Recently, the US National Academy of Sciences and National Academy of Medicine released their report on recommendations for human genome editing (http://nationalacademies.org/gene-editing/index.htm). The committee that authored the report comprised research scientists, clinicians, regulatory agents and bioethicists, and the goal was to reach consensus guidelines for responsible applications of human genome editing in the laboratory and the clinic. This report clearly lays out the scientific and social implications of human genome editing and proposes guiding principles for its use. We strongly support the advance of science while at the same time agreeing that it is prudent to proceed with caution, particularly with regard to rapidly developing technologies that have the potential to have a profound impact on research, medicine and society.
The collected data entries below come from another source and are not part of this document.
<file path="flow/config.mk">
export PLATFORM = sky130hd
export DESIGN_NAME = cw310_usb_reg_fe
export DESIGN_NICKNAME = cw310_usb_reg_fe
export VERILOG_FILES = /design/flow/design.v
export SDC_FILE = /design/flow/constraint.sdc
export NUM_CORES = 4
export LEC_CHECK = 1
export CORE_AREA = 10 10 78 78
export DIE_AREA = 0 0 88 88
</file>
<file path="flow/constraint.sdc">
current_design cw310_usb_reg_fe

set clk_period 1.2
set clk_io_pct 0.2

create_clock -name clk0 -period $clk_period [get_ports {usb_clk}]

set non_clock_inputs [all_inputs -no_clocks]
set_input_delay [expr $clk_period * $clk_io_pct] -clock clk0 $non_clock_inputs
set_output_delay [expr $clk_period * $clk_io_pct] -clock clk0 [all_outputs]
</file>
<file path="flow/design.v">
`default_nettype none
`timescale 1ns / 1ps
module cw310_usb_reg_fe #(
   parameter pADDR_WIDTH = 21,
   parameter pBYTECNT_SIZE = 7,
   parameter pREG_RDDLY_LEN = 3
)(
   input  wire                          usb_clk,
   input  wire                          rst,
   input  wire [7:0]                    usb_din,
   output wire [7:0]                    usb_dout,
   output wire                          usb_isout,
   input  wire [pADDR_WIDTH-1:0]        usb_addr,
   input  wire                          usb_rdn,
   input  wire                          usb_wrn,
   input  wire                          usb_alen,         
   input  wire                          usb_cen,
   output wire [pADDR_WIDTH-1:pBYTECNT_SIZE] reg_address,   
   output wire [pBYTECNT_SIZE-1:0]      reg_bytecnt,   
   output reg  [7:0]                    reg_datao,     
   input  wire [7:0]                    reg_datai,     
   output reg                           reg_read,      
   output wire                          reg_write,     
   output wire                          reg_addrvalid  
);
   reg  [pADDR_WIDTH-1:0] usb_addr_r;
   reg  usb_rdn_r;
   reg  usb_wrn_r;
   reg  usb_cen_r;
   reg  [pREG_RDDLY_LEN-1:0] isoutreg;
   always @(posedge usb_clk) begin
      usb_addr_r <= usb_addr;
      usb_rdn_r <= usb_rdn;
      usb_wrn_r <= usb_wrn;
      usb_cen_r <= usb_cen;
   end
   assign reg_addrvalid = 1'b1;
   assign reg_address = usb_addr_r[pADDR_WIDTH-1:pBYTECNT_SIZE];
   assign reg_bytecnt = usb_addr_r[pBYTECNT_SIZE-1:0];
   assign reg_write = ~usb_cen_r & ~usb_wrn_r;
   always @(posedge usb_clk) begin
      if (~usb_cen & ~usb_rdn)
         reg_read <= 1'b1;
      else if (usb_rdn)
         reg_read <= 1'b0;
   end
   always @(posedge usb_clk) begin
       if (rst) begin
           isoutreg <= 0;
       end
       else begin
           isoutreg[0] <= ~usb_rdn_r;
           isoutreg[pREG_RDDLY_LEN-1:1] <= isoutreg[pREG_RDDLY_LEN-2:0];
       end
   end
   assign usb_isout = (|isoutreg) | (~usb_rdn_r);
   assign usb_dout = reg_datai;
   always @(posedge usb_clk)
      reg_datao <= usb_din;
endmodule
`default_nettype wire
</file>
The capacity to edit genes has existed for decades, and genetic modification is common practice in the laboratory. The reason for the heightened attention and concern now is that technological advances have enabled the precise editing of genomes at unprecedented speed and scale. Zinc-finger nucleases, TALENs and, now, the CRISPR–Cas9 system have revolutionized scientific discovery. As such, the applications of these powerful tools must be thoroughly discussed and debated. While applications of genome editing to laboratory organisms, crop plants, domestic animals and disease vectors come with different considerations of varying complexity and consequence, the use of genomic editing to introduce potentially heritable alterations in humans should be in a separate category, subject to greater scrutiny and regulation.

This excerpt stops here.